With the temperatures rising and more visitors in town, local search and rescue crews are prepared to hit the mountains in search of stranded hikers.
If this last week is any indication, it's the start of a busy season. In Phoenix, Fire Captain Rob McDade said his department’s tactical rescue teams responded to 274 hikers stuck in the mountains in 2016.
"It's not a matter of if, it's a matter of when they're going to happen," said McDade.
On Monday, there were four hikers stuck in four hours across the Valley. Crews were still in the middle of one call, when the next one came in.
The calls for help started coming in just before 9 a.m. A man in his 40s was hiking in the Echo Canyon area of Camelback Mountain when he blew out his knee. Crews hiked up, strapped him to themselves and helped him down to flatter ground, where a helicopter was waiting to take him to a nearby hospital.
A few short minutes later, crews got a call from Papago Park, where a 62-year old woman was stuck on a steep ledge at Papago Buttes. McDade said in talking to her, they learned she was a local woman and familiar with the trails.
"Maybe her comfort zone was a detriment to her, she felt ‘I'll pick up the next trail,’" said McDade.
He reminded hikers that even if they were seasoned out on the trails, if they found themselves going off a trail, to stop and turn around.
"Make sure you're ready for the mountain. The mountain is unforgiving," said McDade.
The woman was strapped onto ropes and a harness and lowered to safety.
McDade said rescue crews were familiar with that area, as they had trained there before.
"When the technical rescue teams are not out rescuing, on their shift time, they're out here training all the time," he added.
While he was unable to give us a dollar amount on what all of these search and rescues are costing taxpayers, one firefighter said every time they put the chopper up to rescue someone it cost about $3,000. The helicopter had been airborne several times over the weekend and again Monday.

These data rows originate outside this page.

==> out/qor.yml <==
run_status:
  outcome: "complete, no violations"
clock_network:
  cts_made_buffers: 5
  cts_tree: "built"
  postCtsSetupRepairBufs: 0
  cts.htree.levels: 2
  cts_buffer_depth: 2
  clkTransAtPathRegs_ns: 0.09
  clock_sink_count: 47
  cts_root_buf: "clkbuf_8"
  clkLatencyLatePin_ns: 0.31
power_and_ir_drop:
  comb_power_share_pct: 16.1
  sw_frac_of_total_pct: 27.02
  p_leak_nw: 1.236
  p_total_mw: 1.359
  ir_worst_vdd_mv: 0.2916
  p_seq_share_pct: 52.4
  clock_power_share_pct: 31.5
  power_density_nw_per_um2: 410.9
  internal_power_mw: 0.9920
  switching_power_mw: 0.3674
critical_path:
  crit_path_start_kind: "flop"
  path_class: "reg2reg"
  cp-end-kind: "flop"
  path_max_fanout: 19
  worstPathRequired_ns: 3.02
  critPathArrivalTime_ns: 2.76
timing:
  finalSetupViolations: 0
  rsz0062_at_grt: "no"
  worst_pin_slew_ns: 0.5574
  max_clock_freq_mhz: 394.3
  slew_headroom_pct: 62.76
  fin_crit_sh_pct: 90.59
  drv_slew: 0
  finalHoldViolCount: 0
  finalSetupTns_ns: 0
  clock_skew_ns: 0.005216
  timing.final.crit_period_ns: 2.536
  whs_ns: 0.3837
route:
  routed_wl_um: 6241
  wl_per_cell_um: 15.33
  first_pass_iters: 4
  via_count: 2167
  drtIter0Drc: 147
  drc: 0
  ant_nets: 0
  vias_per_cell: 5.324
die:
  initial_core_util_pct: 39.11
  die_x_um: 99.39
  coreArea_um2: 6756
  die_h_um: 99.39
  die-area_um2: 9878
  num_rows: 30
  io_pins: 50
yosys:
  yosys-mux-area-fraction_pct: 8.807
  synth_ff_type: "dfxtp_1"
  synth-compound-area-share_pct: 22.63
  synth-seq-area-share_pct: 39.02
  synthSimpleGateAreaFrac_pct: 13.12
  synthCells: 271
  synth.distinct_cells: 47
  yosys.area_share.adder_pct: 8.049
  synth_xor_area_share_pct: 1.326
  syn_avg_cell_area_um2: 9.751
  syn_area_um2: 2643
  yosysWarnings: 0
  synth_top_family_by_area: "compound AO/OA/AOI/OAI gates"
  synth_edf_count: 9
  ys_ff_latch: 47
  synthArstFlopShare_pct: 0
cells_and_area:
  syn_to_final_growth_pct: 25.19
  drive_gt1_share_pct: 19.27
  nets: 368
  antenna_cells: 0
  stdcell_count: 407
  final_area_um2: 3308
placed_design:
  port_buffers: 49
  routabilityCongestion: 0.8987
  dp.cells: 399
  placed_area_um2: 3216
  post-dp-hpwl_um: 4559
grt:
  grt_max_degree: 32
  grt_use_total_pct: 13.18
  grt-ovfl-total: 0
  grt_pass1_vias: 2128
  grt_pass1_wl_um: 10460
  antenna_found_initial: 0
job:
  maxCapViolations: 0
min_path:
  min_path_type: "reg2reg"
[src/rtl/alu_result_buffer.sv]
// alu_result_buffer: capture FIFO behind the combinational ALU.
// Qualified ALU results are normalised and queued, then drained through a
// valid/ready handshake. Also keeps a sticky overflow flag and pulses an
// error when a reserved command is offered.
module alu_result_buffer #(
  parameter int SIZE  = 4,
  parameter int DEPTH = 4
) (
  input  logic                       clk,
  input  logic                       rst_n,
  input  logic                       in_valid,
  input  logic [3:0]                 in_command,
  input  logic [2*SIZE-1:0]          in_result,
  input  logic                       in_overflow,
  output logic                       in_ready,
  output logic                       out_valid,
  input  logic                       out_ready,
  output logic [3:0]                 out_command,
  output logic [2*SIZE-1:0]          out_result,
  output logic                       out_overflow,
  output logic                       out_zero,
  output logic [$clog2(DEPTH):0]     count,
  output logic                       sticky_overflow,
  input  logic                       clear_sticky,
  output logic                       err_illegal
);
  localparam int AW = $clog2(DEPTH);
  localparam int CW = AW + 1;
  localparam int RW = 2 * SIZE;

  logic [3:0]    cmd_mem [DEPTH];
  logic [RW-1:0] res_mem [DEPTH];
  logic          ovf_mem [DEPTH];

  logic [AW-1:0] head_q, head_d, tail_q, tail_d;
  logic [CW-1:0] count_q, count_d;
  logic          sticky_q, sticky_d;
  logic          err_q, err_d;

  logic          legal, logic_op, offer, push, pop;
  logic [RW-1:0] norm_res;
  logic          norm_ovf;

  assign in_ready  = (count_q != CW'(DEPTH));
  assign out_valid = (count_q != '0);

  assign legal    = (in_command <= 4'h5);
  assign logic_op = (in_command[3:2] == 2'b00);
  assign offer    = in_valid && in_ready;
  assign push     = offer && legal;
  assign pop      = out_valid && out_ready;

  // Logic ops only produce a SIZE-bit result and never overflow.
  assign norm_res = logic_op ? {{SIZE{1'b0}}, in_result[SIZE-1:0]} : in_result;
  assign norm_ovf = logic_op ? 1'b0 : in_overflow;

  // Next-state for FIFO control and status flags.
  always_comb begin
    head_d   = head_q;
    tail_d   = tail_q;
    count_d  = count_q;
    sticky_d = sticky_q;
    err_d    = offer && !legal;
    if (push) tail_d = tail_q + 1'b1;
    if (pop)  head_d = head_q + 1'b1;
    case ({push, pop})
      2'b10:   count_d = count_q + 1'b1;
      2'b01:   count_d = count_q - 1'b1;
      default: count_d = count_q;
    endcase
    // A set in the same cycle as a clear must win.
    if (push && norm_ovf)  sticky_d = 1'b1;
    else if (clear_sticky) sticky_d = 1'b0;
  end

  // Control state registers with synchronous reset.
  always_ff @(posedge clk) begin
    if (!rst_n) begin
      head_q   <= '0;
      tail_q   <= '0;
      count_q  <= '0;
      sticky_q <= 1'b0;
      err_q    <= 1'b0;
    end else begin
      head_q   <= head_d;
      tail_q   <= tail_d;
      count_q  <= count_d;
      sticky_q <= sticky_d;
      err_q    <= err_d;
    end
  end

  // Entry storage; contents are don't-care until written, so no reset.
  always_ff @(posedge clk) begin
    if (rst_n && push) begin
      cmd_mem[tail_q] <= in_command;
      res_mem[tail_q] <= norm_res;
      ovf_mem[tail_q] <= norm_ovf;
    end
  end

  // Head data is forced to zero while the queue is empty.
  always_comb begin
    out_command  = '0;
    out_result   = '0;
    out_overflow = 1'b0;
    out_zero     = 1'b0;
    if (out_valid) begin
      out_command  = cmd_mem[head_q];
      out_result   = res_mem[head_q];
      out_overflow = ovf_mem[head_q];
      out_zero     = (res_mem[head_q] == '0);
    end
  end

  assign count           = count_q;
  assign sticky_overflow = sticky_q;
  assign err_illegal     = err_q;
endmodule
[config.mk]
export PLATFORM = sky130hd
export DESIGN_NAME = lsu_wb_gather_ctrl
export DESIGN_NICKNAME = d
export VERILOG_FILES = /design/src/rtl/lsu_wb_gather_ctrl.sv
export SDC_FILE = /design/constraint.sdc
export NUM_CORES = 1
export LEC_CHECK = 0
export ABC_AREA = 1
export ABC_CLOCK_PERIOD_IN_PS = 2300
export BUFFER_PORTS_ARGS = -buffer_cell sky130_fd_sc_hd__buf_4
export CELL_PAD_IN_SITES_DETAIL_PLACEMENT = 2
export CELL_PAD_IN_SITES_GLOBAL_PLACEMENT = 2
export CORE_ASPECT_RATIO = 1.1
export CORE_MARGIN = 2
export CORE_UTILIZATION = 29
export DETAILED_ROUTE_END_ITERATION = 10
export PLACE_DENSITY_LB_ADDON = 0.1
export SYNTH_ARGS = -nofsm -noshare
export SYNTH_HDL_FRONTEND = slang
export SYNTH_SLANG_ARGS = --single-unit
[constraint.sdc]
create_clock -name clk -period 2.3 [get_ports clk]
set_input_delay 0.46 -clock clk [delete_from_list [all_inputs] [get_ports clk]]
set_output_delay 0.46 -clock clk [all_outputs]
set_load 0.05 [all_outputs]
[src/rtl/lsu_wb_gather_ctrl.sv]
// Sequencer for the LSU memory-to-writeback gather shift register: collects tagged
// memory words, pads with zero shifts to a full vector, then hands off to writeback.
module lsu_wb_gather_ctrl #(
    parameter int NUM_LANES = 64,
    parameter int TAG_W     = 7
) (
    input  logic             clk,
    input  logic             rst,
    input  logic             issue_valid,
    output logic             issue_ready,
    input  logic [TAG_W-1:0] issue_tag,
    input  logic [6:0]       issue_words,
    input  logic             mem_ack,
    input  logic [TAG_W-1:0] mem_tag,
    output logic             load_wb,
    output logic             pad_sel,
    output logic             wb_valid,
    input  logic             wb_ready,
    output logic [TAG_W-1:0] wb_tag,
    output logic             stray_ack
);

    localparam logic [6:0] LANES = 7'(NUM_LANES);

    typedef enum logic [1:0] {
        IDLE    = 2'd0,
        COLLECT = 2'd1,
        PAD     = 2'd2,
        WB      = 2'd3
    } state_t;

    state_t           state, state_n;
    logic [6:0]       word_cnt, word_cnt_n;
    logic [6:0]       shift_cnt, shift_cnt_n;
    logic [TAG_W-1:0] cur_tag, cur_tag_n;
    logic [6:0]       words_clamped;
    logic             good_ack;
    logic             stray;

    assign words_clamped = (issue_words > LANES) ? LANES : issue_words;

    always_ff @(posedge clk) begin
        if (!rst) begin
            state     <= IDLE;
            word_cnt  <= '0;
            shift_cnt <= '0;
            cur_tag   <= '0;
            stray_ack <= 1'b0;
        end else begin
            state     <= state_n;
            word_cnt  <= word_cnt_n;
            shift_cnt <= shift_cnt_n;
            cur_tag   <= cur_tag_n;
            stray_ack <= stray;
        end
    end

    always_comb begin
        state_n     = state;
        word_cnt_n  = word_cnt;
        shift_cnt_n = shift_cnt;
        cur_tag_n   = cur_tag;
        issue_ready = 1'b0;
        load_wb     = 1'b0;
        pad_sel     = 1'b0;
        wb_valid    = 1'b0;
        wb_tag      = '0;
        good_ack    = 1'b0;
        unique case (state)
            IDLE: begin
                issue_ready = 1'b1;
                if (issue_valid) begin
                    cur_tag_n   = issue_tag;
                    shift_cnt_n = '0;
                    word_cnt_n  = words_clamped;
                    state_n     = (words_clamped != 7'd0) ? COLLECT : PAD;
                end
            end
            COLLECT: begin
                if (mem_ack && mem_tag == cur_tag) begin
                    good_ack    = 1'b1;
                    load_wb     = 1'b1;
                    word_cnt_n  = word_cnt - 7'd1;
                    shift_cnt_n = shift_cnt + 7'd1;
                    if (word_cnt == 7'd1)
                        state_n = (shift_cnt + 7'd1 == LANES) ? WB : PAD;
                end
            end
            PAD: begin
                // zero shifts push the collected words down so word i ends in lane i
                load_wb     = 1'b1;
                pad_sel     = 1'b1;
                shift_cnt_n = shift_cnt + 7'd1;
                if (shift_cnt + 7'd1 == LANES)
                    state_n = WB;
            end
            WB: begin
                wb_valid = 1'b1;
                wb_tag   = cur_tag;
                if (wb_ready)
                    state_n = IDLE;
            end
            default: state_n = IDLE;
        endcase
    end

    // any ack not consumed as a good collect word is reported one cycle later
    assign stray = mem_ack & ~good_ack;

endmodule

==> impl_results.md <==
- Post-synth top flop: dfxtp_1
- Fin crit share: 92.3%
- Number of hold buffers added after cts: 0
- Initial Util: 30.2%
- Commonest non-fill, non-tap cell in the layout: nand2_1
- Via density per instance: 4.69
- IO Count: 38
- Maximum vdd drop: 0.000408 V
- DRT iter0 DRCs: 39
- Total GRT Usage: 18.3%
- CP Max Fanout: 6
- Crit end category: output port
- Max incr delay on CP: 420 ps
- Synthesized flop and latch total: 24
- RSZ-0062 raised after global routing: no
- Area leader, netlist: dfxtp_1
- Remaining Overflow, GRT: 0
- Synthesized-area fraction occupied by xor and xnor cells: 2.69%
- Slew Limit Fails: 0
- Setup TNS: 0 ps
- Total number of vias: 1783
- Worst Clk Skew: 2.49 ps
- DRT antenna net count: 0
- Finished Cell Area: 2040 um^2
- P per Cell Area: 1280 nW/um^2
- HPWL after DPL: 4130 um
- ANT cells: 0
- Area of the mapped netlist: 1630 um^2
- Cts repair resizes: 0
- Post-synthesis compound-gate area fraction: 14.4%
- CTS H-tree depth: 1
- Syn Inst Count: 268
- CP top delay family: flip-flops
- DR DRC count: 0
- Num CTS Buffers: 3
- Max-Cap Viols: 0
- Fmax: 471 MHz
- Buf/Inv on CP: 3
- Ys Warns: 0
- Synth Net Count: 302
- Largest family of logic cells by synthesized area: simple AND/OR/NAND/NOR gates
- Status: completed
- DP Area: 1990 um^2
- Vias in the first global route: 1905
- Pre-Repair DR Iteration Count: 4
- Port Buf Inserts: 37
- Top cell type's share of synthesized area: 29.5%
- Clock Latency Late Sink: 270 ps
- Synth Area in Adders: 6.14%
- GP Congestion: 0.731
- Hold Crit Class: input port to register
- DR WL/cell: 13.6 um
- Async set-or-reset flop fraction in the synthesized netlist: 0%
- Final Hold Viols: 0
- Worst slew margin: 69.6%
- Critical Path RT: 1840 ps
- Core Area: 5400 um^2
- Reg area: 480 um^2
- Commonest cells after routing, fill and taps aside: nand2_1, inv_1, buf_4, nor2_1, dfxtp_1
- Die H: 82.6 um
- Number of synthesized flops with an enable pin: 0
- Syn Area/Cell: 6.08 um^2
- Worst EP arrival: 1660 ps
- Layout area overhead: 25.2%
- Top cells by area, synth: dfxtp_1, nand2_1, inv_1, nor2_1, ha_1
- Reg clk slew, reported paths: 90 ps
- Area of the multi-input gates: 948 um^2
- TritonCTS clock tree: built
- # rows: 28
- WS Path Type: register to output port
- Most used cell, CP: inv_1
- Root Buffer: clkbuf_8
- Layout fillers: 702
- Die Wd: 75.5 um
- Clock tree buffer depth: 2
- Layout cells sized above 1: 18.0%
- Initial antenna violation count: 0
- Final wirelength: 5190 um
- Period minus WS final: 2120 ps
- Worst Tran Pin Value: 456 ps
- First-pass GRT wire length: 8710 um
- Sequential area share after synthesis: 29.5%
- Largest net degree at the start of global routing: 18
- Max stage delay cell, worst path: dfxtp_1
- Post-Synth Simple-Gate Area: 34.6%
- Die area: 6240 um^2
- Sink Count: 24
- Multiplexer share of the synthesized area: 0%
- Startpoint Class: register
- Final nets: 341
- Leakage power: 1.06 nW
- Final Setup Violations: 0
- Library cells used by synthesis: 24
- Postcts setup bufs: 0
- CP cell instances: inv_1 -> ha_2 -> inv_1 -> nor2_1 -> buf_6
[synthesized netlist by cell type (2+ instances only)]
cell,n
nor3_1,2
inv_1,43
a21oi_1,19
nand4_1,3
inv_2,3
o21ai_1,2
nand3_1,14
nand2_1,74
xnor2_1,2
o21ai_0,20
o21a_1,2
nor2_2,2
xor2_1,3
buf_2,3
nand2_2,3
nor2_1,34
clkbuf_1,2
dfxtp_1,24
ha_1,8
[through the flow]
step,cells,hold WS (ps),total power [mW],utilization (%),worst slack [ps]
floorplan,268,445,1.93,-,32.0
CTS,380,476,2.66,37.7,78.5
finish,380,474,2.61,37.8,178
global placement,377,456,2.31,36.9,293
detailed placement,377,461,2.38,36.9,265
global route,380,496,2.93,37.8,16.4
[report_power, final]
part           total (mW)  leakage (nW)  switching [mW]  internal (mW)
Clock               0.259        0.0216           0.142          0.117
Combinational        1.65         0.837            1.07          0.584
Sequential          0.700         0.198           0.131          0.570
[logic make-up after synthesis]
logic type / count (synthesis)
DFF: 24
AOI/OAI and AO/OA: 45
and+or+nand+nor: 134
adders and majority gates: 8
xor gates and xnor gates: 5
buffers and inverters: 52
[metal layers]
metal	vias to the layer above	global-route usage (%)	part of all wire [%]
li1	900	-	-
met1	855	21.4	43
met2	26	35.0	54
met3	2	1.94	2.4
met4	0	4.21	0.52
met5	-	0	0
[sequential cells by signal, summed over array words and instances, names as in the netlist]
signal / flops
cur_tag: 7
shift_cnt: 7
state: 2
stray_ack: 1
word_cnt: 7
[area by class of cell]
class | instances | area share [%]
Inverter | 46 | 8.46
Clock buffer | 3 | 2.02
Sequential cell | 24 | 23.5
Tap cell | 75 | 4.60
Multi-Input combinational cell | 192 | 46.5
Timing Repair Buffer | 40 | 14.9
[tightest hold or removal path, stage by stage]
cell	delay, ps
buf_4	80
o21ai_0	70
a21oi_1	100
[path summary, 6_finish.rpt]
check                           start  depth (start not counted)  slack (ps)                        to
max             state[0]$_SDFFE_PN0P_                          5         180                   load_wb
min                      issue_tag[3]                          3         470   cur_tag[3]$_SDFFE_PN0P_
max reg2reg     state[0]$_SDFFE_PN0P_                          7         540  word_cnt[5]$_SDFFE_PN0P_
min reg2reg  word_cnt[1]$_SDFFE_PN0P_                          2         480  word_cnt[1]$_SDFFE_PN0P_
Power figures use the tool's default switching activity.
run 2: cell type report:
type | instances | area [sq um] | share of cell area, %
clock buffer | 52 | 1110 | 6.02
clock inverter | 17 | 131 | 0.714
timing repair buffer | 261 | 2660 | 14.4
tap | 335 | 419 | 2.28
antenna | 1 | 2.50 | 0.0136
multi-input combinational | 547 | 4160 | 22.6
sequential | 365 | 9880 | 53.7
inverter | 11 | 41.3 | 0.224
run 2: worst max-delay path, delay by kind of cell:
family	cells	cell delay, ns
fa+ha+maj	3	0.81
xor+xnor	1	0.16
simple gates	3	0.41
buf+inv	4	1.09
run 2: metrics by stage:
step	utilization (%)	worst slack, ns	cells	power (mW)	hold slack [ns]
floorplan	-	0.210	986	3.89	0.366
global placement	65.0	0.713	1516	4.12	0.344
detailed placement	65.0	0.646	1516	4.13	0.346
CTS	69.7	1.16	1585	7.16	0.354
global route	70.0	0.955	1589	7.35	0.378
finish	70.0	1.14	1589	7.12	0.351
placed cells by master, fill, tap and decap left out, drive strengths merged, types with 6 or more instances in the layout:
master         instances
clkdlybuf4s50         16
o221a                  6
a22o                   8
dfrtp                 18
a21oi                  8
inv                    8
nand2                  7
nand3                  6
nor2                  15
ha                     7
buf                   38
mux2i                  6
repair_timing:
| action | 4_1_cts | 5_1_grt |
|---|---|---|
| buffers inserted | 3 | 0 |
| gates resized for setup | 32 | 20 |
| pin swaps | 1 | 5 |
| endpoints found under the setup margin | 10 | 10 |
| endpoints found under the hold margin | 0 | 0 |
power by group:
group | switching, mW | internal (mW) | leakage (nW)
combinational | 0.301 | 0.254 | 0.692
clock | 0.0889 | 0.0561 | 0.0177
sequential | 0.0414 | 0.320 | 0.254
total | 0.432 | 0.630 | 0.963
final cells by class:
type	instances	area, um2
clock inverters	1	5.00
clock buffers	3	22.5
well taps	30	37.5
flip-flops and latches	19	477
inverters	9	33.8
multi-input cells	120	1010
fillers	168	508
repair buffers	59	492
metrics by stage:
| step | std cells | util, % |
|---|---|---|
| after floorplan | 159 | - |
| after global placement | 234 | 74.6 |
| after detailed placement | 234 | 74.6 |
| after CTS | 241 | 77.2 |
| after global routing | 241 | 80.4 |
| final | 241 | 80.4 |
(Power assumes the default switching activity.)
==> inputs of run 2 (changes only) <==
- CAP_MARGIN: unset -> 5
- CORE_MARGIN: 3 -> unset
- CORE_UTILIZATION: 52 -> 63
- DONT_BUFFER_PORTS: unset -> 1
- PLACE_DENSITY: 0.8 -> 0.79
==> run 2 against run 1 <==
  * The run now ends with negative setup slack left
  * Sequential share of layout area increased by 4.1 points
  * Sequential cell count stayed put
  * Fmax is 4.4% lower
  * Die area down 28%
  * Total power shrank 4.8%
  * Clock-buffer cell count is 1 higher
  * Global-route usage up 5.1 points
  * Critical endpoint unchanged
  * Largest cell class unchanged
--- src/rtl/regfile_scoreboard.sv ---
// Busy-bit scoreboard for the GPR bank: one bit per register marks an in-flight
// producer. Issue is blocked on RAW/WAW hazards unless writeback resolves them this cycle.
module regfile_scoreboard
    import dp_pkg::*;
#(
    parameter int NREGS    = DP_NREGS,
    parameter int ADDR_W   = $clog2(NREGS),
    parameter int ZERO_REG = 1
) (
    input  logic              clk,
    input  logic              rst,
    input  logic              issue_valid,
    input  logic [ADDR_W-1:0] issue_dst,
    input  logic [ADDR_W-1:0] src1,
    input  logic [ADDR_W-1:0] src2,
    input  logic              we_a,
    input  logic [ADDR_W-1:0] wa_addr,
    output logic              stall,
    output logic              issue_ack
);

    logic [NREGS-1:0] busy;
    logic [NREGS-1:0] eff_busy;

    // A writeback landing this cycle is forwarded by the bypass, so it no longer blocks.
    always_comb begin
        eff_busy = busy;
        if (we_a) begin
            eff_busy[wa_addr] = 1'b0;
        end
    end

    assign stall     = issue_valid & (eff_busy[src1] | eff_busy[src2] | eff_busy[issue_dst]);
    assign issue_ack = issue_valid & ~stall;

    always_ff @(posedge clk or negedge rst) begin
        if (!rst) begin
            busy <= '0;
        end else begin
            // NOTE: later non-blocking assignments to the same bit win, so the newer
            // producer (issue) overrides a same-cycle writeback clear.
            if (we_a) begin
                busy[wa_addr] <= 1'b0;
            end
            if (issue_ack) begin
                busy[issue_dst] <= 1'b1;
            end
            if (ZERO_REG != 0) begin
                busy[0] <= 1'b0;
            end
        end
    end

endmodule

“It is very taxing on the resources we have, we are glad we're able to provide the service, as we train on these mountains, we are ready for any rescue, but you can't ignore the fact that we've had an uptick in the last year or two," said McDade.
He said when planning for a hike, preparation is a hiker’s best friend. Make sure you know your route, and your limitations, and he advised taking a friend.
Just after 11 a.m. a man in his 20s was rescued off South Mountain with a shoulder injury. Then just before 1 p.m. another man in his 20s needed help on A Mountain. He told ABC15 he did not eat or drink anything before going hiking.
"We always encourage people to stay hydrated and stay on the trail," said Tempe fire deputy chief Darrell Duty.
"If it's a little too steep for you, beyond you experience level there's no shame in turning around and going back down the mountain," he added.
No life-threatening injuries were reported by any of the stranded hikers on Monday.